▶ What is required
Your answer must consist of exactly the lines below, starting with the line with "export CORE_AREA = 2 2 117 119" and going on through the line with "create_clock -name clk", and nothing else.

[Saved data entries]
File: src/design/smrf_pkg.sv
// Purpose: shared constants and carriers for the serial message receive framer
// Assumes: 100 MHz sys_clk, millisecond timing
// Notes: configuration travels as one packed struct
package smrf_pkg;
  localparam int unsigned CLK_HZ = 100000000;
  localparam int unsigned MS_UNIT = 1;
  localparam int unsigned TICKS_PER_MS = CLK_HZ / 1000 * MS_UNIT;
  localparam logic [7:0] MAX_COUNT_RESET = 8'h01;
  localparam logic [15:0] MS_ZERO = 16'h0000;

  // Receive control and framing settings
  typedef struct packed {
    logic receiveArm;
    logic idleStartEnable;
    logic startCharEnable;
    logic breakStartEnable;
    logic endCharEnable;
    logic timerEnable;
    logic timerIsMessage;
    logic parityEnable;
    logic [15:0] idleTimeMs;
    logic [15:0] timeoutMs;
    logic [7:0] startChar;
    logic [7:0] endChar;
    logic [7:0] maxCount;
  } smrf_cfg_t;

  // One received character from the line receiver
  typedef struct packed {
    logic valid;
    logic parityError;
    logic [7:0] data;
  } smrf_char_t;

  // End reasons
  typedef enum logic [2:0] {
    SMRF_END_NONE = 3'h0,
    SMRF_END_CHAR = 3'h1,
    SMRF_END_ICHAR = 3'h2,
    SMRF_END_MSG = 3'h3,
    SMRF_END_COUNT = 3'h4,
    SMRF_END_PARITY = 3'h5,
    SMRF_END_ABORT = 3'h6
  } smrf_end_t;
endpackage
<file path="config.mk">
export PLATFORM = sky130hd
export DESIGN_NAME = spio_port
export DESIGN_NICKNAME = d
export VERILOG_FILES = /design/src/logic/spio_pkg.sv /design/src/logic/spio_sync.sv /design/src/logic/spio_pin_mux.sv /design/src/logic/spio_port.sv
export SDC_FILE = /design/constraint.sdc
export NUM_CORES = 1
export LEC_CHECK = 0
export ABC_AREA = 1
export BUFFER_PORTS_ARGS = -buffer_cell sky130_fd_sc_hd__buf_2
export CAP_MARGIN = 10
export CORE_AREA = 2 2 117 119
export DETAILED_ROUTE_END_ITERATION = 12
export DIE_AREA = 0 0 119 121
export GPL_ROUTABILITY_DRIVEN = 0
export PLACE_DENSITY = 0.8
export SYNTH_ARGS = -nofsm -noshare
export SYNTH_HDL_FRONTEND = slang
export SYNTH_SLANG_ARGS = --single-unit
</file>
<file path="constraint.sdc">
create_clock -name clk -period 1.08 [get_ports clk]
set_input_delay 0.216 -clock clk [delete_from_list [all_inputs] [get_ports clk]]
set_output_delay 0.216 -clock clk [all_outputs]
set_load 0.005 [all_outputs]
</file>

▶ Output of the exercise
export CORE_AREA = 2 2 117 119
export DETAILED_ROUTE_END_ITERATION = 12
export DIE_AREA = 0 0 119 121
export GPL_ROUTABILITY_DRIVEN = 0
export PLACE_DENSITY = 0.8
export SYNTH_ARGS = -nofsm -noshare
export SYNTH_HDL_FRONTEND = slang
export SYNTH_SLANG_ARGS = --single-unit
</file>
<file path="constraint.sdc">
create_clock -name clk -period 1.08 [get_ports clk]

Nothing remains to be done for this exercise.